Il canto 21 del Paradiso di Dante si svolge nel settimo cielo, il cielo di Saturno, dove risiedono gli spiriti contemplativi, cioè le anime sante di coloro che dedicarono la vita alla meditazione e al raccoglimento in Dio.

Canto 21 Paradiso riassunto

Il cielo di Saturno e la scala d’oro vv. 1-42

Concluso il discorso dell’Aquila (vedi canto precedente), Dante si volge a guardare Beatrice e si stupisce nel non vederla sorridere. Beatrice spiega che, salendo da un cielo all’altro, il suo aspetto diventa sempre più splendente, pertanto se sorridesse Dante rimarrebbe incenerito, perché i suoi occhi da uomo non potrebbero sostenere qualla luce abbagliante.
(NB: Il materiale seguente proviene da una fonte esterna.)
===== config.mk =====
export PLATFORM = sky130hd
export DESIGN_NAME = sadc_core
export DESIGN_NICKNAME = d
export VERILOG_FILES = /design/src/shared/sadc_pkg.sv /design/src/hw/sadc_core.sv /design/src/hw/sadc_sync.sv
export VERILOG_INCLUDE_DIRS = /design/src /design/src/shared
export SDC_FILE = /design/constraint.sdc
export NUM_CORES = 1
export LEC_CHECK = 0
export BUFFER_PORTS_ARGS = -buffer_cell sky130_fd_sc_hd__buf_2
export CAP_MARGIN = 20
export CORE_AREA = 5 5 86 88
export CTS_CLUSTER_SIZE = 16
export DETAILED_ROUTE_END_ITERATION = 6
export DIE_AREA = 0 0 91 93
export HOLD_SLACK_MARGIN = 0.05
export PLACE_DENSITY = 0.74
export SYNTH_ARGS = -nofsm -noshare
export SYNTH_HDL_FRONTEND = slang
export SYNTH_SLANG_ARGS = --single-unit

===== constraint.sdc =====
create_clock -name clock_i -period 4.6 [get_ports clock_i]
set_clock_uncertainty 0.2 [all_clocks]
set_input_delay 0.46 -clock clock_i [delete_from_list [all_inputs] [get_ports clock_i]]
set_output_delay 0.46 -clock clock_i [all_outputs]
set_load 0.01 [all_outputs]

===== src/shared/sadc_map.svh =====
// Named constants for the serial converter interface.
`ifndef SADC_MAP_SVH
`define SADC_MAP_SVH
`define SADC_DATA_W 8
`define SADC_BIT_CNT_W 4
`define SADC_CTRL_BITS 4'h8
`define SADC_TRACK_BIT 4'h6
`define SADC_STROBE_PERIODS 2'h2
`define SADC_OUT_LAST 4'h7
`define SADC_CONV_CNT_W 16
`define SADC_CLK_PERIOD_NS 10
`define SADC_CONV_TIME_NS 7500
`define SADC_THREE_LEVEL_SHUTDOWN_INPUT_LOW 2'h0
`define SADC_THREE_LEVEL_SHUTDOWN_INPUT_MID 2'h1
`define SADC_THREE_LEVEL_SHUTDOWN_INPUT_HIGH 2'h2
`define SADC_SYNC_W 5
// Synchroniser reset shows chip select high and shutdown floating, so no false shutdown follows.
`define SADC_SYNC_RST 5'h09
`endif


===== src/shared/sadc_pkg.sv =====
// Types shared by the serial converter interface.
`include "sadc_map.svh"
package sadc_pkg;
  typedef enum logic [2:0] {
    SADC_IDLE,
    SADC_EXT_CONV,
    SADC_INT_CONV,
    SADC_SHIFT_OUT
  } sadc_phase_t;

  typedef struct packed {
    sadc_phase_t phase;
    logic [`SADC_BIT_CNT_W-1:0] bit_cnt;
    logic [`SADC_DATA_W-1:0] ctrl_sr;
    logic [`SADC_DATA_W-1:0] res_sr;
    logic [`SADC_BIT_CNT_W-1:0] out_cnt;
    logic [1:0] pulse_cnt;
    logic [`SADC_CONV_CNT_W-1:0] conv_cnt;
    logic sclk_p;
    logic ext_mode;
    logic strobe;
    logic track;
    logic dout;
    logic dout_oe_n;
    logic full_sd;
    logic ref_pd;
    logic [`SADC_DATA_W-1:0] ctrl_byte;
    logic ctrl_valid;
  } sadc_state_t;
endpackage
Ora Dante e Beatrice si trovano nel settimo cielo, il cielo di Saturno; qui a Dante appare una scala d’oro (è simbolo della vita contemplativa e ascetica), che si eleva tanto verso l’Empireo da perdersi alla vista; lungo i suoi gradini salgono e scendono molte anime luminose: alcune si allontanano via in varie direzioni, altre tornano su, altre ancora si fermano lungo la scala.
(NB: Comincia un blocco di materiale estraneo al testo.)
[src/tmr_cfg.svh]
// Address map, field positions, reset values and clock rates of the sensor timer set
`ifndef TMR_CFG_SVH
`define TMR_CFG_SVH

// ==========================================
// Clock rates (Hz)
`define SYS_HZ 28'h7735940
`define T2_HZ_FAST 28'h16E3600
`define T2_HZ_MED 28'h01E8480
`define T2_HZ_SLOW 28'h0008000

// ==========================================
// Register offsets
`define OFS_CTRL 8'h00
`define OFS_GP_CFG0 8'h04
`define OFS_GP_STRIDE 8'h0C
`define OFS_T2_TGT 8'h1C
`define OFS_T2_CNT 8'h20
`define OFS_CH_CFG0 8'h24
`define OFS_CH_STRIDE 8'h08
`define OFS_STAT 8'h44
`define OFS_MASK 8'h48
`define OFS_ADC_SEL 8'h4C

// ==========================================
// Control register fields
`define CTRL_T2_EN 0
`define CTRL_T2_SEL_LO 1
`define CTRL_T2_ONESHOT 3
`define CTRL_ARM_LO 8
`define CTRL_STOP_LO 10

// ==========================================
// Timer 0/1 configuration fields
`define GP_PRESC_HI 3
`define GP_TICK_MODE 4
`define GP_ONESHOT 5
`define GP_SRC_LO 6

// ==========================================
// Channel configuration fields
`define CH_CAPTURE 0
`define CH_ONESHOT 1
`define CH_MODE_LO 2
`define CH_ARM 4
`define CH_OUT 5

// ==========================================
// Event bits and reset values
`define EV_GP0 0
`define EV_T2_WRAP 2
`define EV_CH0 3
`define RST_TGT 16'hFFFF
`define RST_ZERO16 16'h0000

`endif

[src/tmr_pkg.sv]
// Types shared by the sensor timer set
package tmr_pkg;

  typedef enum logic [1:0] {
    OUT_TOGGLE,
    OUT_SET,
    OUT_CLEAR,
    OUT_PWM
  } out_mode_t;

  typedef enum logic [1:0] {
    T2_FAST,
    T2_MED,
    T2_SLOW,
    T2_SLOW_ALT
  } t2_clk_t;

  typedef struct packed {
    logic capture;
    logic oneshot;
    out_mode_t mode;
    logic armed;
    logic out;
    logic [15:0] val;
  } chan_t;

  typedef struct packed {
    logic run;
    logic tick_d;
    logic [15:0] pc;
    logic [15:0] cnt;
    logic evt;
  } gp_state_t;

  typedef struct packed {
    logic [3:0] tick_s1;
    logic [3:0] tick_s2;
    logic [3:0] cap_s1;
    logic [3:0] cap_s2;
    logic [3:0] cap_d;
    logic [1:0][7:0] gp_cfg;
    logic [1:0][15:0] gp_tgt;
    logic t2_en;
    t2_clk_t t2_sel;
    logic t2_oneshot;
    logic [27:0] acc;
    logic [15:0] t2_tgt;
    logic [15:0] t2_cnt;
    chan_t [3:0] ch;
    logic [6:0] stat;
    logic [6:0] mask;
    logic [6:0] adc_sel;
    logic [6:0] evt;
    logic adc_trig;
    logic [31:0] rdata;
  } tmr_state_t;

endpackage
Incontro e colloquio con Pier Damiani vv. 43-102

Uno dei beati si avvicina al poeta, che, autorizzato da Beatrice, pone al beato due domande: perché è andato così vicino a lui? e perché nel cielo di Saturno non si sente alcun canto? Il beato risponde prima alla seconda domanda: nel cielo di Saturno non vi sono canti perché l’udito umano di Dante non potrebbe sostenerne l’ascolto, così come la sua vista non avrebbe sopportato lo splendore del sorriso di Beatrice. Poi risponde alla prima domanda: è stata la Provvidenza divina ad assegnargli il compito di avvicinarsi a Dante per parlargli. Il poeta, allora, chiede perché sia stato prescelto proprio lui. Lo spirito risponde che nessuno potrebbe rispondere a una simile domanda: nessuna creatura infatti può penetrare nella mente di Dio, non solo gli esseri umani ma anche gli esseri più perfetti del Paradiso e prega Dante di riportare sulla Terra questo principio, affinché l’essere umano non presuma di comprendere questioni che non sono note neanche ai beati.
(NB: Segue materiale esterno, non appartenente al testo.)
===== config.mk =====
export PLATFORM = sky130hd
export DESIGN_NAME = ddrin_ctrl
export DESIGN_NICKNAME = d
export VERILOG_FILES = /design/src/hdl/ddrin_pkg.sv /design/src/hdl/ddrin_ctrl.sv
export SDC_FILE = /design/constraint.sdc
export NUM_CORES = 1
export LEC_CHECK = 0
export CAP_MARGIN = 20
export CELL_PAD_IN_SITES_DETAIL_PLACEMENT = 1
export CELL_PAD_IN_SITES_GLOBAL_PLACEMENT = 2
export CORE_ASPECT_RATIO = 1.1
export CORE_MARGIN = 10
export CORE_UTILIZATION = 34
export DETAILED_ROUTE_END_ITERATION = 10
export DONT_BUFFER_PORTS = 1
export HOLD_SLACK_MARGIN = 0.02
export PLACE_DENSITY = 0.78
export SLEW_MARGIN = 10
export SYNTH_ARGS = -nofsm -noshare
export SYNTH_HDL_FRONTEND = slang
export SYNTH_SLANG_ARGS = --single-unit

===== constraint.sdc =====
create_clock -name CLK -period 2.4 [get_ports CLK]
set_clock_uncertainty 0.2 [all_clocks]
set_input_delay 0.48 -clock CLK [delete_from_list [all_inputs] [get_ports CLK]]
set_output_delay 0.48 -clock CLK [all_outputs]
set_load 0.01 [all_outputs]

===== src/hdl/ddrin_pkg.sv =====
// Notes on behaviour
// - Hold CKE and ODT low during ramp.
// - Clock runs stable 200 us first.
// - Drive NOP, then raise CKE.
// - NOP 400 ns, then precharge all.
// - Program EMR2 with BA=010.
// - Program EMR3 with BA=011.
// - EMR1 enables DLL, A0 and A9..A7 low.
// - MR write with A8 high resets DLL.
// - Precharge all, then two or more refreshes.
// - MR rewrite with A8 low.
// - 200 clocks later, calibration default then exit.
// - MR holds burst, latency, DLL reset, recovery.
// - EMR writes set DLL, drive, latency, termination.
// - Every register write carries all fields.
// - MR write is all strobes low, BA zero.
// - MR undefined at power-up; must program.
// - Mode writes need precharged banks, CKE high.
// - Wait mode-set cycle time after writes.
// - Wait 200 clocks after DLL reset before reads.
// - EMR1 writes otherwise carry 000 calibration.
package ddrin_pkg;

  // Register map, byte addresses on the Wishbone slave
  localparam logic [7:0] ADDR_CTRL = 8'h00;
  localparam logic [7:0] ADDR_STATUS = 8'h04;
  localparam logic [7:0] ADDR_MR = 8'h08;
  localparam logic [7:0] ADDR_EMR1 = 8'h0c;
  localparam logic [7:0] ADDR_EMR2 = 8'h10;
  localparam logic [7:0] ADDR_EMR3 = 8'h14;

  // Control and status fields
  localparam int CTRL_START_BIT = 0;
  localparam int STAT_BUSY_BIT = 0;
  localparam int STAT_DONE_BIT = 1;
  localparam int STAT_STATE_LSB = 16;
  localparam int MODE_W = 13;

  // Reset values of the mode shadows: BL4, CL3, WR2, DLL enabled
  localparam logic [12:0] MR_RST = 13'h0232;
  localparam logic [12:0] EMR1_RST = 13'h0000;
  localparam logic [12:0] EMR2_RST = 13'h0000;
  localparam logic [12:0] EMR3_RST = 13'h0000;

  // Mode register field positions
  localparam int MR_DLL_RST_BIT = 8;
  localparam int MR_TEST_BIT = 7;
  localparam int EMR1_DLL_DIS_BIT = 0;
  localparam int EMR1_CAL_LSB = 7;
  localparam logic [2:0] CAL_DEFAULT = 3'h7;
  localparam logic [2:0] CAL_EXIT = 3'h0;
  localparam int ADDR_AP_BIT = 10;

  // Bank codes selecting the mode registers
  localparam logic [2:0] BA_MR = 3'h0;
  localparam logic [2:0] BA_EMR1 = 3'h1;
  localparam logic [2:0] BA_EMR2 = 3'h2;
  localparam logic [2:0] BA_EMR3 = 3'h3;

  // Timing figures in their own units
  localparam int T_CLK_NS = 50;
  localparam int CK_DIV = 2;
  localparam int T_CK_NS = T_CLK_NS * CK_DIV;
  localparam int T_STABLE_US = 200;
  localparam int T_CKE_NS = 400;
  localparam int DLL_LOCK_CK = 200;
  localparam int REF_MIN = 2;
  localparam int STABLE_TK = (T_STABLE_US * 1000 + T_CK_NS - 1) / T_CK_NS;
  localparam int CKE_TK = (T_CKE_NS + T_CK_NS - 1) / T_CK_NS;

  // Command bus to the memory
  typedef struct packed {
    logic cke;
    logic cs_n;
    logic ras_n;
    logic cas_n;
    logic we_n;
    logic [2:0] ba;
    logic [14:0] a;
  } ddrin_cmd_t;

  // Initialization sequence steps
  typedef enum logic [14:0] {
    ST_IDLE = 15'h0001,
    ST_CLK = 15'h0002,
    ST_PRE1 = 15'h0004,
    ST_EMR2 = 15'h0008,
    ST_EMR3 = 15'h0010,
    ST_EMR1 = 15'h0020,
    ST_MRDLL = 15'h0040,
    ST_PRE2 = 15'h0080,
    ST_REF = 15'h0100,
    ST_MRRUN = 15'h0200,
    ST_DLLW = 15'h0400,
    ST_CALDEF = 15'h0800,
    ST_CALEXIT = 15'h1000,
    ST_DONE = 15'h2000,
    ST_SPARE = 15'h4000
  } ddrin_state_t;

endpackage


===== src/hdl/ddrin_ctrl.sv =====
// Implementation choices: the register offsets and the Wishbone slave port.
`timescale 1ns/1ps
module ddrin_ctrl
  import ddrin_pkg::*;
#(
  parameter int STABLE_CK = STABLE_TK,
  parameter int TMRD_CK = 2,
  parameter int T_RP_NS = 15,
  parameter int T_RFC_NS = 128,
  parameter int REF_COUNT = REF_MIN
)
(
  // System clock and reset
  input wire logic CLK,
  input wire logic SRST,
  // Wishbone classic slave
  input wire logic WB_CYC_I,
  input wire logic WB_STB_I,
  input wire logic WB_WE_I,
  input wire logic [7:0] WB_ADR_I,
  input wire logic [3:0] WB_SEL_I,
  input wire logic [31:0] WB_DAT_I,
  output logic [31:0] WB_DAT_O,
  output logic WB_ACK_O,
  // Memory clock pair
  output logic DDR_CK,
  output logic DDR_CK_N,
  // Memory command and address bus
  output logic DDR_CKE,
  output logic DDR_ODT,
  output logic DDR_CS_N,
  output logic DDR_RAS_N,
  output logic DDR_CAS_N,
  output logic DDR_WE_N,
  output logic [2:0] DDR_BA,
  output logic [14:0] DDR_A
);

  // Derived interval counts in memory clock ticks
  localparam int RP_TK = (T_RP_NS + T_CK_NS - 1) / T_CK_NS;
  localparam int RFC_TK = (T_RFC_NS + T_CK_NS - 1) / T_CK_NS;
  localparam int CNT_W = 16;
  localparam logic [CNT_W-1:0] STABLE_W = CNT_W'(STABLE_CK);
  localparam logic [CNT_W-1:0] CKE_W = CNT_W'(CKE_TK);
  localparam logic [CNT_W-1:0] MRD_W = CNT_W'(TMRD_CK - 1);
  localparam logic [CNT_W-1:0] RP_W = CNT_W'(RP_TK < 1 ? 0 : RP_TK - 1);
  localparam logic [CNT_W-1:0] RFC_W = CNT_W'(RFC_TK < 1 ? 0 : RFC_TK - 1);
  localparam logic [7:0] DLL_W = 8'(DLL_LOCK_CK);
  localparam logic [7:0] REF_LAST = 8'(REF_COUNT - 1);

  // Sequencer state
  ddrin_state_t state_r;
  ddrin_cmd_t cmd_r;
  logic [CNT_W-1:0] wait_r;
  logic [7:0] dll_cnt_r;
  logic [7:0] ref_cnt_r;
  logic done_r;
  logic ck_r;
  logic tick;

  // Software shadows of the mode registers
  logic [MODE_W-1:0] mr_r;
  logic [MODE_W-1:0] emr1_r;
  logic [MODE_W-1:0] emr2_r;
  logic [MODE_W-1:0] emr3_r;

  // Bus side
  logic [31:0] rdat_r;
  logic req;
  logic wr;
  logic start;

  assign req = WB_CYC_I & WB_STB_I & ~WB_ACK_O;
  assign wr = req & WB_WE_I;
  assign start = wr & WB_SEL_I[0] & (WB_ADR_I == ADDR_CTRL) & WB_DAT_I[CTRL_START_BIT];

  // Byte lane merge for the 13-bit mode shadows
  function automatic logic [MODE_W-1:0] lane_merge(
    input logic [MODE_W-1:0] old,
    input logic [31:0] dat,
    input logic [3:0] sel
  );
    logic [MODE_W-1:0] res;
    res = old;
    if (sel[0])
    begin
      res[7:0] = dat[7:0];
    end
    if (sel[1])
    begin
      res[MODE_W-1:8] = dat[MODE_W-1:8];
    end
    return res;
  endfunction

  // Build a mode register write; A14..A13 always low, whole value sent
  function automatic ddrin_cmd_t mode_cmd(
    input logic [2:0] ba,
    input logic [MODE_W-1:0] val
  );
    ddrin_cmd_t c;
    c.cke = 1'b1;
    c.cs_n = 1'b0;
    c.ras_n = 1'b0;
    c.cas_n = 1'b0;
    c.we_n = 1'b0;
    c.ba = ba;
    c.a = {2'h0, val};
    return c;
  endfunction

  // Idle bus cycle with clock enable held as given
  function automatic ddrin_cmd_t nop_cmd(input logic cke);
    ddrin_cmd_t c;
    c.cke = cke;
    c.cs_n = 1'b0;
    c.ras_n = 1'b1;
    c.cas_n = 1'b1;
    c.we_n = 1'b1;
    c.ba = 3'h0;
    c.a = 15'h0000;
    return c;
  endfunction

  // Precharge of every bank, A10 high
  function automatic ddrin_cmd_t prea_cmd();
    ddrin_cmd_t c;
    c = nop_cmd(1'b1);
    c.ras_n = 1'b0;
    c.we_n = 1'b0;
    c.a[ADDR_AP_BIT] = 1'b1;
    return c;
  endfunction

  // Auto refresh
  function automatic ddrin_cmd_t ref_cmd();
    ddrin_cmd_t c;
    c = nop_cmd(1'b1);
    c.ras_n = 1'b0;
    c.cas_n = 1'b0;
    return c;
  endfunction

  // Memory clock divider; commands change only as the clock falls
  always_ff @(posedge CLK)
  begin
    if (SRST)
    begin
      ck_r <= 1'b0;
    end
    else
    begin
      ck_r <= ~ck_r;
    end
  end

  assign tick = ck_r;

  // Clock pair and termination outputs; termination is never used here
  always_ff @(posedge CLK)
  begin
    if (SRST)
    begin
      DDR_CK <= 1'b0;
      DDR_CK_N <= 1'b1;
      DDR_ODT <= 1'b0;
    end
    else
    begin
      DDR_CK <= ~ck_r;
      DDR_CK_N <= ck_r;
      DDR_ODT <= 1'b0;
    end
  end

  // Shadow writes; only the byte lanes selected by WB_SEL_I are replaced
  always_ff @(posedge CLK)
  begin
    if (SRST)
    begin
      mr_r <= MR_RST;
      emr1_r <= EMR1_RST;
      emr2_r <= EMR2_RST;
      emr3_r <= EMR3_RST;
    end
    else if (wr)
    begin
      unique case (WB_ADR_I)
        ADDR_MR: mr_r <= lane_merge(mr_r, WB_DAT_I, WB_SEL_I);
        ADDR_EMR1: emr1_r <= lane_merge(emr1_r, WB_DAT_I, WB_SEL_I);
        ADDR_EMR2: emr2_r <= lane_merge(emr2_r, WB_DAT_I, WB_SEL_I);
        ADDR_EMR3: emr3_r <= lane_merge(emr3_r, WB_DAT_I, WB_SEL_I);
        default: ;
      endcase
    end
  end

  // Read mux, registered; unmapped words read zero
  always_ff @(posedge CLK)
  begin
    if (SRST)
    begin
      rdat_r <= 32'h0000_0000;
    end
    else if (req)
    begin
      rdat_r <= 32'h0000_0000;
      unique case (WB_ADR_I)
        ADDR_STATUS:
        begin
          rdat_r[STAT_BUSY_BIT] <= ~done_r & (state_r != ST_IDLE);
          rdat_r[STAT_DONE_BIT] <= done_r;
          rdat_r[STAT_STATE_LSB +: 15] <= state_r;
        end
        ADDR_MR: rdat_r[MODE_W-1:0] <= mr_r;
        ADDR_EMR1: rdat_r[MODE_W-1:0] <= emr1_r;
        ADDR_EMR2: rdat_r[MODE_W-1:0] <= emr2_r;
        ADDR_EMR3: rdat_r[MODE_W-1:0] <= emr3_r;
        default: ;
      endcase
    end
  end

  // Bus answer one cycle after the request, dropped after one
  always_ff @(posedge CLK)
  begin
    if (SRST)
    begin
      WB_ACK_O <= 1'b0;
    end
    else
    begin
      WB_ACK_O <= WB_CYC_I & WB_STB_I & ~WB_ACK_O;
    end
  end

  assign WB_DAT_O = rdat_r;

  // Ticks since the DLL reset write, saturating
  always_ff @(posedge CLK)
  begin
    if (SRST)
    begin
      dll_cnt_r <= 8'h00;
    end
    else if (tick && state_r == ST_MRDLL && wait_r == '0)
    begin
      dll_cnt_r <= 8'h00;
    end
    else if (tick && dll_cnt_r != 8'hff)
    begin
      dll_cnt_r <= dll_cnt_r + 8'h01;
    end
  end

  // Init sequencer; a start during a run restarts it, data is kept
  always_ff @(posedge CLK)
  begin
    if (SRST)
    begin
      state_r <= ST_IDLE;
      cmd_r <= nop_cmd(1'b0);
      wait_r <= '0;
      ref_cnt_r <= 8'h00;
      done_r <= 1'b0;
    end
    else if (start)
    begin
      // Clock already runs; count its stable time with CKE low
      // Bus moves only on a tick so a command never loses half its period
      state_r <= ST_CLK;
      cmd_r <= tick ? nop_cmd(1'b0) : cmd_r;
      wait_r <= STABLE_W;
      done_r <= 1'b0;
    end
    else if (tick)
    begin
      if (wait_r != '0)
      begin
        // Only NOP between steps; CKE low through the stable wait
        wait_r <= wait_r - CNT_W'(1);
        cmd_r <= nop_cmd(cmd_r.cke && state_r != ST_CLK);
      end
      else
      begin
        unique case (state_r)
          ST_IDLE: cmd_r <= nop_cmd(cmd_r.cke);
          ST_CLK:
          begin
            cmd_r <= nop_cmd(1'b1);
            wait_r <= CKE_W;
            state_r <= ST_PRE1;
          end
          ST_PRE1:
          begin
            cmd_r <= prea_cmd();
            wait_r <= RP_W;
            state_r <= ST_EMR2;
          end
          ST_EMR2:
          begin
            cmd_r <= mode_cmd(BA_EMR2, emr2_r);
            wait_r <= MRD_W;
            state_r <= ST_EMR3;
          end
          ST_EMR3:
          begin
            cmd_r <= mode_cmd(BA_EMR3, emr3_r);
            wait_r <= MRD_W;
            state_r <= ST_EMR1;
          end
          ST_EMR1:
          begin
            // DLL on, calibration field cleared, other fields as set
            cmd_r <= mode_cmd(BA_EMR1, {emr1_r[12:10], CAL_EXIT,
                               emr1_r[6:1], 1'b0});
            wait_r <= MRD_W;
            state_r <= ST_MRDLL;
          end
          ST_MRDLL:
          begin
            cmd_r <= mode_cmd(BA_MR, {mr_r[MODE_W-1:MR_DLL_RST_BIT+1], 1'b1,
                               1'b0, mr_r[6:0]});
            wait_r <= MRD_W;
            state_r <= ST_PRE2;
          end
          ST_PRE2:
          begin
            cmd_r <= prea_cmd();
            wait_r <= RP_W;
            ref_cnt_r <= 8'h00;
            state_r <= ST_REF;
          end
          ST_REF:
          begin
            cmd_r <= ref_cmd();
            wait_r <= RFC_W;
            ref_cnt_r <= ref_cnt_r + 8'h01;
            if (ref_cnt_r >= REF_LAST)
            begin
              state_r <= ST_MRRUN;
            end
          end
          ST_MRRUN:
          begin
            // Test mode forced low for normal operation
            cmd_r <= mode_cmd(BA_MR, {mr_r[MODE_W-1:MR_DLL_RST_BIT+1], 1'b0,
                               1'b0, mr_r[6:0]});
            wait_r <= MRD_W;
            state_r <= ST_DLLW;
          end
          ST_DLLW:
          begin
            cmd_r <= nop_cmd(1'b1);
            if (dll_cnt_r >= DLL_W)
            begin
              state_r <= ST_CALDEF;
            end
          end
          ST_CALDEF:
          begin
            cmd_r <= mode_cmd(BA_EMR1, {emr1_r[12:10], CAL_DEFAULT,
                               emr1_r[6:1], 1'b0});
            wait_r <= MRD_W;
            state_r <= ST_CALEXIT;
          end
          ST_CALEXIT:
          begin
            cmd_r <= mode_cmd(BA_EMR1, {emr1_r[12:10], CAL_EXIT,
                               emr1_r[6:1], 1'b0});
            wait_r <= MRD_W;
            state_r <= ST_DONE;
          end
          ST_DONE:
          begin
            cmd_r <= nop_cmd(1'b1);
            done_r <= 1'b1;
          end
          default:
          begin
            state_r <= ST_IDLE;
            cmd_r <= nop_cmd(1'b0);
          end
        endcase
      end
    end
  end

  // Pin drivers straight from the command flop
  assign DDR_CKE = cmd_r.cke;
  assign DDR_CS_N = cmd_r.cs_n;
  assign DDR_RAS_N = cmd_r.ras_n;
  assign DDR_CAS_N = cmd_r.cas_n;
  assign DDR_WE_N = cmd_r.we_n;
  assign DDR_BA = cmd_r.ba;
  assign DDR_A = cmd_r.a;

endmodule


Word level (Yosys, flattened, before mapping)
Cells that the tools add are included.
{ "word_totals": {"elab_cells": 125, "ff_bits": 154, "in_bits": 49, "out_inout_bits": 59} }
{ "op_classes": {"reduce_logical": 33, "n_mux": 19, "magnitude_cmp": 2, "addsub": 3, "bitwise": 13, "eq_ne": 29} }
{ "ops": {"columns": ["op", "n"], "rows": [
  ["one-hot mux 23 bit (10 select lines)", 1],
  ["one-hot mux 15 bit (13 select lines)", 1],
  ["two-way mux 23 bit", 4],
  ["one-hot mux 16 bit (3 select lines)", 1],
  ["two-way mux 15 bit", 3],
  ["one-hot mux 11 bit (4 select lines)", 1],
  ["AND reduction 3 bit", 9],
  ["two-way mux 11 bit", 2],
  ["adder 8 x 1 -> 8 bit, second input constant", 2],
  ["== test 8 x 4 -> 1 bit, second input constant", 2],
  ["== test 8 x 5 -> 1 bit, second input constant", 2],
  ["zero test 16 bit", 1],
  ["two-way mux 16 bit", 1],
  ["one-hot mux 8 bit (2 select lines)", 1],
  ["nonzero test 16 bit", 1],
  ["subtractor 16 x 1 -> 16 bit, second input constant", 1],
  ["== test 15 x 1 -> 1 bit, second input constant", 1],
  ["== test 15 x 10 -> 1 bit, second input constant", 1],
  ["== test 15 x 11 -> 1 bit, second input constant", 1],
  ["== test 15 x 12 -> 1 bit, second input constant", 1],
  ["== test 15 x 13 -> 1 bit, second input constant", 1],
  ["== test 15 x 14 -> 1 bit, second input constant", 1],
  ["== test 15 x 2 -> 1 bit, second input constant", 1],
  ["== test 15 x 3 -> 1 bit, second input constant", 1],
  ["30 further kinds", 58]
]} }

Longest topological paths before layout
Gate-level depths: netlist (run 1).
{ "depth": {"depth_word": 8, "ltp_mapped": 10, "ltp_nobuf": 8} }

Worst setup path after synthesis (run 1)
Ideal clock, no wire load.
{ "synth_path": {"kind": "flip-flop to flip-flop", "startpoint": "register state_r[4]", "endpoint": "register wait_r[6]", "setup_time_ns": 0.133, "synth_period_minus_slack_ns": 2.636, "path_stages_with_launch": 10, "n_path_buf": 3, "setup_slack_ns": -0.236, "required_time_ns": 2.067, "t_arrival_ns": 2.302, "cell_sequence": "dfxtp_1 buf_6 or4_1 buf_2 or4_4 a21oi_4 nor4_4 a21oi_4 buf_6 a31oi_1"} }
{ "synth_via": {"elab_chain_len": 4, "word_cells_on_any_way": 15, "classes_between": "eq/ne (11); reduce/logical (4)"} }
{ "synth_lines": {"columns": ["element", "line", "source"], "rows": [
  ["start, declared", "ddrin_ctrl.sv:52", "ddrin_state_t state_r;"],
  ["start signal, assigned", "ddrin_ctrl.sv:261", "state_r <= ST_IDLE;"],
  ["start signal, assigned", "ddrin_ctrl.sv:271", "state_r <= ST_CLK;"],
  ["start signal, assigned", "ddrin_ctrl.sv:292", "state_r <= ST_PRE1;"],
  ["== test 15 x 7 -> 1 bit, or another cell as far along", "ddrin_ctrl.sv:286", "unique case (state_r)"],
  ["OR reduction 8 bit (no source line) / OR reduction 2 bit (equally long branches)", null, null],
  ["nonzero test 5 bit (no source line) (*)", null, null],
  ["AND reduction 2 bit (no source line) (*)", null, null],
  ["end signal, assigned", "ddrin_ctrl.sv:281", "wait_r <= wait_r - CNT_W'(1);"],
  ["end, declared", "ddrin_ctrl.sv:54", "logic [CNT_W-1:0] wait_r;"]
]} }
Mark *: on every way between the ends. The rest lies on a longest branch, timed or not.
A chain may end at the register's enable or synchronous reset.

Final worst setup path (run 1)
{ "layout_path": {"startpoint": "register state_r[6]", "endpoint": "register cmd_r, in the netlist DDR_WE_N"} }
{ "layout_via": {"elab_chain_len": 6, "word_cells_on_any_way": 21, "classes_between": "eq/ne (14); mux (4); reduce/logical (3)"} }
{ "layout_lines": {"columns": ["element", "line", "source"], "rows": [
  ["== test 15 x 11 -> 1 bit, or another cell as far along", "ddrin_ctrl.sv:286", null],
  ["OR reduction 3 bit (no source line) / OR reduction 2 bit (equally long branches)", null, null],
  ["one-hot mux 23 bit (10 select lines) (*)", "ddrin_ctrl.sv:286", null],
  ["two-way mux 23 bit (*)", "ddrin_ctrl.sv:278", "if (wait_r != '0)"],
  ["two-way mux 23 bit (*)", "ddrin_ctrl.sv:276", "else if (tick)"],
  ["two-way mux 23 bit (*)", "ddrin_ctrl.sv:267", "else if (start)"],
  ["end signal, assigned", "ddrin_ctrl.sv:282", "cmd_r <= nop_cmd(cmd_r.cke && state_r != ST_CLK);"],
  ["end signal, assigned", "ddrin_ctrl.sv:287", "ST_IDLE: cmd_r <= nop_cmd(cmd_r.cke);"],
  ["end signal, assigned", "ddrin_ctrl.sv:290", "cmd_r <= nop_cmd(1'b1);"],
  ["end, declared", "ddrin_ctrl.sv:53", "ddrin_cmd_t cmd_r;"]
]} }
Mark *: on every way between the ends. The rest lies on a longest branch, timed or not. The select of a mux whose other input is x is not followed.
Lo spirito dichiara di essere Pier Damiani vv. 103-126

Dante chiede al beato chi sia; risponde di essere san Pier Damiani: prima di convertirsi era conosciuto come Pietro Peccatore, poi si dedicò alla vita contemplativa fino a quando, divenuto anziano, lo nominarono vescovo.

Invettiva contro il lusso degli ecclesiastici vv. 127-142

Lo spirito pronuncia un’aspra invettiva contro i vescovi che vivono negli agi e nel lusso, a differenza dei primi apostoli Pietro e Paolo che vissero di elemosina. Di fronte a questa dolorosa accusa, le altre anime si radunano rapidamente ed emettono un grido tanto forte che Dante stesso non riesce a percepirne il significato.